Join the 200th Anniversary Celebration

Perspective

Hurricane Katrina

Lethal Levels

Andrew J. Cohen, M.D.

N Engl J Med 2005; 353:1549October 13, 2005

Article

On Tuesday, August 31, in the wake of Hurricane Katrina, Sylvester Donaldson (not his real name) landed at the emergency room of the Ochsner Clinic Foundation in New Orleans, desperately ill, having missed more than a week of dialysis treatments. He arrived by pirogue, a shallow-draft Cajun boat that has been used for hundreds of years by Louisiana trappers and fishermen to negotiate narrow marsh inlets and bayous.

After Katrina, the flood waters came to within a block of Ochsner. Boats were now traveling a route usually traversed by car or ambulance. Donaldson's journey began in the lower Ninth Ward district on the east side of New Orleans. A rhythm-and-blues singer with a local group, he had returned from California only days earlier to take part in a recording session. He had weathered the storm at his mother's New Orleans home, but when the two-story house became totally submerged by the rising waters, he paid the pirogue's owner $40 to help him escape.

Donaldson paddled approximately five miles from downtown New Orleans, westbound along Claiborne Avenue, until the pirogue ran aground. On his way, he witnessed the drowning of a friend who was trapped with his German shepherd in a nearby home and the brutal hijacking of a boat containing two elderly neighbors. Climbing out of the boat, he walked another few hundred yards, severely weakened by an accumulation of fluid in his lungs – the consequence of his missed dialysis treatments.

But he had made it to dry land. Although tentative preparations had been made to evacuate upward from the lower floors at Ochsner, and dialysis equipment had been moved from the first floor to the sixth-floor ICU, the flood had stopped just short of the institution, and the exterior damage consisted of only a few leaks and broken windows.

In the emergency room, it was quickly established that Donaldson's serum potassium had reached potentially lethal levels, and he was admitted to the ICU. Although power had been lost within moments after the storm, Ochsner had three backup generators that were situated high enough to avoid flooding. So Donaldson was able to receive a dialysis treatment.

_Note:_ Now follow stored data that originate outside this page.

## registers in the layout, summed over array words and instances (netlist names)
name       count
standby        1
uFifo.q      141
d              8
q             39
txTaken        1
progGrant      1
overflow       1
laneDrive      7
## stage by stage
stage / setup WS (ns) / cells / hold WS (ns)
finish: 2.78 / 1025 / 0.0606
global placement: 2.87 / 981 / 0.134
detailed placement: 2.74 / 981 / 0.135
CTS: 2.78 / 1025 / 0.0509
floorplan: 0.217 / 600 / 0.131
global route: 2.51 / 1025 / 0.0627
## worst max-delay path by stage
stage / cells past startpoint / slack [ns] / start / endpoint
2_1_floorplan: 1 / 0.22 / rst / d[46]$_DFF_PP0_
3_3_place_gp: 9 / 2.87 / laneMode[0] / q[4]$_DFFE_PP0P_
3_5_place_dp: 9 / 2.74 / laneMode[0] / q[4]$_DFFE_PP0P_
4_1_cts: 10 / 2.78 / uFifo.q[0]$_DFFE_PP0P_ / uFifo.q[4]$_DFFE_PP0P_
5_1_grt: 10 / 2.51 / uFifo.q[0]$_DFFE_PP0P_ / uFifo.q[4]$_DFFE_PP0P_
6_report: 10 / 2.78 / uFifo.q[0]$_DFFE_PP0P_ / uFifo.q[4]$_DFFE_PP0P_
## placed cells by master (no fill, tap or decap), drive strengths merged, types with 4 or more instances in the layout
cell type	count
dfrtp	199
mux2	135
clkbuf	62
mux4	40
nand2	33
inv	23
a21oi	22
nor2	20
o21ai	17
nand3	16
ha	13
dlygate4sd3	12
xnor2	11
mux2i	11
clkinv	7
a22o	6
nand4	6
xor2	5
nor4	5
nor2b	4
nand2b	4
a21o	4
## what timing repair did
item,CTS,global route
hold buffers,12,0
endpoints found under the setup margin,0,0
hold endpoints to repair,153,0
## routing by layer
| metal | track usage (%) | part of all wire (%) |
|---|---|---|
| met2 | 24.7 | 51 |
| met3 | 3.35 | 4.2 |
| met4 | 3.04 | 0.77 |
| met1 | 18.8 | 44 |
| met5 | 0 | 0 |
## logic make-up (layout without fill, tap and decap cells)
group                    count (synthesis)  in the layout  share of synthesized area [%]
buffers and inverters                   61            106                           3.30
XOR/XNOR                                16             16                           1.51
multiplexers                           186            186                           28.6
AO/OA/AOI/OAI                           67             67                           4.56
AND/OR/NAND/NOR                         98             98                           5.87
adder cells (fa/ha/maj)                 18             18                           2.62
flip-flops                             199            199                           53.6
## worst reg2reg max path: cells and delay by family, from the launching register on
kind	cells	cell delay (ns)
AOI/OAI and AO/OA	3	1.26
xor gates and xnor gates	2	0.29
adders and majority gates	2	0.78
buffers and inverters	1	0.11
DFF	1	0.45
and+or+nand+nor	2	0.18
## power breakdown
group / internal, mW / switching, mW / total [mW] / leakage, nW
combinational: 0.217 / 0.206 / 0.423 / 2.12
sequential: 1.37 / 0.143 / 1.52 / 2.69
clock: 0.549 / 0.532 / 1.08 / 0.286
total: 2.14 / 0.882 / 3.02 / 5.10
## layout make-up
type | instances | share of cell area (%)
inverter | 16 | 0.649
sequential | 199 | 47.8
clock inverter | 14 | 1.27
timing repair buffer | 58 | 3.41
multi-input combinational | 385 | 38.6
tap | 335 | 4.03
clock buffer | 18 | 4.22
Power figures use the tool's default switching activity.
## src/hdl/flash_status_pkg.sv

```systemverilog
// Purpose: constants and types for the flash command status flag block
// Assumes: one 25 MHz clock, synchronous active-high reset, AXI4-Lite register access
// Notes:   all fields of the status word sit in byte lane 0
//
// Operation
// - the access error flag reads 0 until an illegal access or sequence violation, then 1.
// - a program or erase attempt on a protected region during a write sequence sets bit 4.
// - writing 1 to bit 4 clears the protection violation flag and writing 0 leaves it alone.
// - while the protection violation flag is set no command launches and no sequence starts.
// - bit 3 reads 1 while a command executes with command-complete low and 0 when idle.
// - bit 2 of the status word is read-only and always reads 0.
// - an error during a command or the reset sequence sets one or more completion status bits.
// - a double fault in the reset sequence may leave completion status off its reset value.
// - writing 1 to bit 7 launches a command and bit 7 stays low until completion or violation.
// - while the access error flag at bit 5 is set launches are ignored; writing 1 clears it.
package flash_status_pkg;

	// ------------------------------------------------------------
	// register map
	// ------------------------------------------------------------
	localparam int              ADDR_W      = 8;
	localparam logic [7:0]      IDX_STATUS  = 8'h06;
	localparam logic [7:0]      IDX_IRQ_ST  = 8'h08;
	localparam logic [7:0]      IDX_IRQ_MSK = 8'h09;
	localparam logic [ADDR_W-1:0] ADDR_STATUS  = {IDX_STATUS[5:0], 2'b00};
	localparam logic [ADDR_W-1:0] ADDR_IRQ_ST  = {IDX_IRQ_ST[5:0], 2'b00};
	localparam logic [ADDR_W-1:0] ADDR_IRQ_MSK = {IDX_IRQ_MSK[5:0], 2'b00};

	// ------------------------------------------------------------
	// field positions
	// ------------------------------------------------------------
	localparam int BIT_CMD_DONE = 7;
	localparam int BIT_RSVD_HI  = 6;
	localparam int BIT_ACC_ERR  = 5;
	localparam int BIT_PROT     = 4;
	localparam int BIT_BUSY     = 3;
	localparam int BIT_RSVD_LO  = 2;
	localparam int STAT_W       = 2;
	localparam int IRQ_DONE     = 0;
	localparam int IRQ_ACC      = 1;
	localparam int IRQ_PROT     = 2;
	localparam int IRQ_W        = 3;

	// ------------------------------------------------------------
	// reset values and bus answers
	// ------------------------------------------------------------
	localparam logic              RST_CMD_DONE  = 1'b1;
	localparam logic [STAT_W-1:0] RST_COMP_STAT = 2'h0;
	localparam logic [IRQ_W-1:0]  RST_IRQ       = 3'h0;
	localparam logic [1:0]        RESP_OKAY     = 2'h0;
	localparam logic [1:0]        RESP_SLVERR   = 2'h2;
	localparam logic [31:0]       ZERO_WORD     = 32'h0000_0000;

	typedef enum logic [1:0] {
		ST_IDLE = 2'b00,
		ST_BUSY = 2'b01
	} ctl_state_t;

	// events from the command sequencer, one-cycle pulses on clk
	typedef struct packed {
		logic              cmd_done;
		logic              cmd_error;
		logic [STAT_W-1:0] cmd_code;
		logic              prot_hit;
		logic              seq_violation;
		logic              rst_seq_done;
		logic [STAT_W-1:0] rst_code;
	} seq_event_t;

	typedef struct packed {
		logic cmd_launch;
		logic seq_start_ok;
	} seq_ctrl_t;

	// sticky flag update: the set wins over a write-one clear
	function automatic logic [IRQ_W-1:0] w1c(input logic [IRQ_W-1:0] cur,
		input logic [IRQ_W-1:0] set, input logic [IRQ_W-1:0] clr);
		w1c = (cur & ~clr) | set;
	endfunction : w1c

endpackage : flash_status_pkg

```

## src/hdl/flash_command_status_flags.sv

```systemverilog
// Purpose: status flags of the flash command controller behind an AXI4-Lite slave
// Assumes: sequencer events are synchronous to clk; only byte lane 0 carries fields
// Notes:   one write and one read in flight at a time

`timescale 1ns/100ps

module flash_command_status_flags (
	input  wire logic                                 clk,
	input  wire logic                                 rst,
	input  wire logic [flash_status_pkg::ADDR_W-1:0]  s_axi_awaddr,
	input  wire logic                                 s_axi_awvalid,
	output logic                                      s_axi_awready,
	input  wire logic [31:0]                          s_axi_wdata,
	input  wire logic [3:0]                           s_axi_wstrb,
	input  wire logic                                 s_axi_wvalid,
	output logic                                      s_axi_wready,
	output logic [1:0]                                s_axi_bresp,
	output logic                                      s_axi_bvalid,
	input  wire logic                                 s_axi_bready,
	input  wire logic [flash_status_pkg::ADDR_W-1:0]  s_axi_araddr,
	input  wire logic                                 s_axi_arvalid,
	output logic                                      s_axi_arready,
	output logic [31:0]                               s_axi_rdata,
	output logic [1:0]                                s_axi_rresp,
	output logic                                      s_axi_rvalid,
	input  wire logic                                 s_axi_rready,
	input  wire flash_status_pkg::seq_event_t         seq_ev,
	output flash_status_pkg::seq_ctrl_t               seq_ctl,
	output logic                                      irq
);
	import flash_status_pkg::*;

	// ------------------------------------------------------------
	// state
	// ------------------------------------------------------------
	logic              aw_hold_reg,  aw_hold_next;
	logic [ADDR_W-1:0] awaddr_reg,   awaddr_next;
	logic              w_hold_reg,   w_hold_next;
	logic [31:0]       wdata_reg,    wdata_next;
	logic [3:0]        wstrb_reg,    wstrb_next;
	logic              bvalid_reg,   bvalid_next;
	logic [1:0]        bresp_reg,    bresp_next;
	logic              rvalid_reg,   rvalid_next;
	logic [31:0]       rdata_reg,    rdata_next;
	logic [1:0]        rresp_reg,    rresp_next;
	logic              rd_stat_reg,  rd_stat_next;
	ctl_state_t        state_reg,    state_next;
	logic              cmd_done_reg, cmd_done_next;
	logic              acc_reg,      acc_next;
	logic              prot_reg,     prot_next;
	logic [STAT_W-1:0] comp_reg,     comp_next;
	logic              launch_reg,   launch_next;
	logic [IRQ_W-1:0]  irq_st_reg,   irq_st_next;
	logic [IRQ_W-1:0]  irq_msk_reg,  irq_msk_next;

	logic              do_write;
	logic [ADDR_W-1:0] wr_addr;
	logic [31:0]       wr_data;
	logic              wr_lane0;
	logic              wr_status;
	logic              wr_irq_st;
	logic              wr_irq_msk;
	logic              wr_mapped;
	logic              rd_take;
	logic              busy_flag;
	logic              cmd_end;
	logic              try_launch;
	logic [7:0]        status_word;
	logic [IRQ_W-1:0]  irq_set;

	// ------------------------------------------------------------
	// bus handshakes
	// ------------------------------------------------------------
	assign s_axi_awready = !aw_hold_reg && !bvalid_reg;
	assign s_axi_wready  = !w_hold_reg && !bvalid_reg;
	assign s_axi_arready = !rvalid_reg;
	assign s_axi_bvalid  = bvalid_reg;
	assign s_axi_bresp   = bresp_reg;
	assign s_axi_rvalid  = rvalid_reg;
	assign s_axi_rdata   = rdata_reg;
	assign s_axi_rresp   = rresp_reg;

	assign busy_flag = (state_reg == ST_BUSY);
	assign seq_ctl.cmd_launch   = launch_reg;
	assign seq_ctl.seq_start_ok = !prot_reg;
	assign irq = |(irq_st_reg & irq_msk_reg);

	always_comb begin
		status_word               = 8'h00;
		status_word[BIT_CMD_DONE] = cmd_done_reg;
		status_word[BIT_ACC_ERR]  = acc_reg;
		status_word[BIT_PROT]     = prot_reg;
		status_word[BIT_BUSY]     = busy_flag;
		status_word[STAT_W-1:0]   = comp_reg;
		// bits 6 and 2 are left at zero
	end

	always_comb begin
		aw_hold_next = aw_hold_reg;
		awaddr_next  = awaddr_reg;
		w_hold_next  = w_hold_reg;
		wdata_next   = wdata_reg;
		wstrb_next   = wstrb_reg;
		bvalid_next  = bvalid_reg;
		bresp_next   = bresp_reg;
		rvalid_next  = rvalid_reg;
		rdata_next   = rdata_reg;
		rresp_next   = rresp_reg;
		rd_stat_next = rd_stat_reg;
		if (s_axi_awvalid && s_axi_awready) begin
			aw_hold_next = 1'b1;
			awaddr_next  = s_axi_awaddr;
		end
		if (s_axi_wvalid && s_axi_wready) begin
			w_hold_next = 1'b1;
			wdata_next  = s_axi_wdata;
			wstrb_next  = s_axi_wstrb;
		end
		// the write takes effect in the cycle its last half arrives
		do_write = aw_hold_next && w_hold_next && !bvalid_reg;
		wr_addr  = aw_hold_reg ? awaddr_reg : s_axi_awaddr;
		wr_data  = w_hold_reg ? wdata_reg : s_axi_wdata;
		wr_lane0 = w_hold_reg ? wstrb_reg[0] : s_axi_wstrb[0];
		wr_mapped  = (wr_addr == ADDR_STATUS) || (wr_addr == ADDR_IRQ_ST) ||
			(wr_addr == ADDR_IRQ_MSK);
		wr_status  = do_write && wr_lane0 && (wr_addr == ADDR_STATUS);
		wr_irq_st  = do_write && wr_lane0 && (wr_addr == ADDR_IRQ_ST);
		wr_irq_msk = do_write && wr_lane0 && (wr_addr == ADDR_IRQ_MSK);
		if (do_write) begin
			aw_hold_next = 1'b0;
			w_hold_next  = 1'b0;
			bvalid_next  = 1'b1;
			bresp_next   = wr_mapped ? RESP_OKAY : RESP_SLVERR;
		end
		if (bvalid_reg && s_axi_bready) begin
			bvalid_next = 1'b0;
		end
		rd_take = s_axi_arvalid && s_axi_arready;
		if (rd_take) begin
			rvalid_next  = 1'b1;
			rresp_next   = RESP_OKAY;
			rd_stat_next = (s_axi_araddr == ADDR_STATUS);
			case (s_axi_araddr)
				ADDR_STATUS: begin
					rdata_next = {24'h00_0000, status_word};
				end
				ADDR_IRQ_ST: begin
					rdata_next = {29'h0000_0000, irq_st_reg};
				end
				ADDR_IRQ_MSK: begin
					rdata_next = {29'h0000_0000, irq_msk_reg};
				end
				default: begin
					rdata_next = ZERO_WORD;
					rresp_next = RESP_SLVERR;
				end
			endcase
		end else if (rvalid_reg && s_axi_rready) begin
			rvalid_next = 1'b0;
		end
	end

	// ------------------------------------------------------------
	// command flags
	// ------------------------------------------------------------
	always_comb begin
		state_next    = state_reg;
		cmd_done_next = cmd_done_reg;
		comp_next     = comp_reg;
		launch_next   = 1'b0;
		// a violation while busy also ends the command
		cmd_end    = busy_flag && (seq_ev.cmd_done || seq_ev.seq_violation);
		// launch only from idle and only with both error flags clear
		try_launch = wr_status && wr_data[BIT_CMD_DONE] && !busy_flag &&
			!acc_reg && !prot_reg;
		acc_next  = (acc_reg && !(wr_status && wr_data[BIT_ACC_ERR])) ||
			seq_ev.seq_violation;
		prot_next = (prot_reg && !(wr_status && wr_data[BIT_PROT])) ||
			seq_ev.prot_hit;
		case (state_reg)
			ST_IDLE: begin
				if (try_launch) begin
					state_next    = ST_BUSY;
					cmd_done_next = 1'b0;
					comp_next     = RST_COMP_STAT;
					launch_next   = 1'b1;
				end
			end
			ST_BUSY: begin
				if (cmd_end) begin
					state_next    = ST_IDLE;
					cmd_done_next = 1'b1;
					if (seq_ev.cmd_done && seq_ev.cmd_error) begin
						comp_next = seq_ev.cmd_code;
					end
				end
			end
			default: begin
				state_next    = ST_IDLE;
				cmd_done_next = 1'b1;
			end
		endcase
		// a double fault found by the reset sequence lands here
		if (seq_ev.rst_seq_done) begin
			comp_next = seq_ev.rst_code;
		end
	end

	// ------------------------------------------------------------
	// interrupt flags
	// ------------------------------------------------------------
	always_comb begin
		irq_set           = 3'h0;
		irq_set[IRQ_DONE] = cmd_end;
		irq_set[IRQ_ACC]  = seq_ev.seq_violation;
		irq_set[IRQ_PROT] = seq_ev.prot_hit;
		irq_st_next  = w1c(irq_st_reg, irq_set,
			wr_irq_st ? wr_data[IRQ_W-1:0] : RST_IRQ);
		irq_msk_next = wr_irq_msk ? wr_data[IRQ_W-1:0] : irq_msk_reg;
	end

	always_ff @(posedge clk) begin
		if (rst) begin
			aw_hold_reg  <= 1'b0;
			awaddr_reg   <= '0;
			w_hold_reg   <= 1'b0;
			wdata_reg    <= ZERO_WORD;
			wstrb_reg    <= 4'h0;
			bvalid_reg   <= 1'b0;
			bresp_reg    <= RESP_OKAY;
			rvalid_reg   <= 1'b0;
			rdata_reg    <= ZERO_WORD;
			rresp_reg    <= RESP_OKAY;
			rd_stat_reg  <= 1'b0;
			state_reg    <= ST_IDLE;
			cmd_done_reg <= RST_CMD_DONE;
			acc_reg      <= 1'b0;
			prot_reg     <= 1'b0;
			comp_reg     <= RST_COMP_STAT;
			launch_reg   <= 1'b0;
			irq_st_reg   <= RST_IRQ;
			irq_msk_reg  <= RST_IRQ;
		end else begin
			aw_hold_reg  <= aw_hold_next;
			awaddr_reg   <= awaddr_next;
			w_hold_reg   <= w_hold_next;
			wdata_reg    <= wdata_next;
			wstrb_reg    <= wstrb_next;
			bvalid_reg   <= bvalid_next;
			bresp_reg    <= bresp_next;
			rvalid_reg   <= rvalid_next;
			rdata_reg    <= rdata_next;
			rresp_reg    <= rresp_next;
			rd_stat_reg  <= rd_stat_next;
			state_reg    <= state_next;
			cmd_done_reg <= cmd_done_next;
			acc_reg      <= acc_next;
			prot_reg     <= prot_next;
			comp_reg     <= comp_next;
			launch_reg   <= launch_next;
			irq_st_reg   <= irq_st_next;
			irq_msk_reg  <= irq_msk_next;
		end
	end
endmodule : flash_command_status_flags

```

During the next few days, about two thirds of Ochsner's patients were discharged or transferred by helicopter and fixed-wing aircraft to hospitals in Baton Rouge, Houston, and Memphis. Critically ill patients who could not travel, including a dozen who required dialysis, remained at Ochsner. After three days of dialysis therapy and antibiotic treatment for the pneumonia he had contracted, Donaldson was ready to be discharged, and he returned to California.

About 10 days after Katrina, some reports suggested that 50 percent or more of the patients who had been receiving dialysis in the New Orleans area had not yet been located. A tracking program to find the rest of these patients has been launched by the Centers for Medicare and Medicaid Services.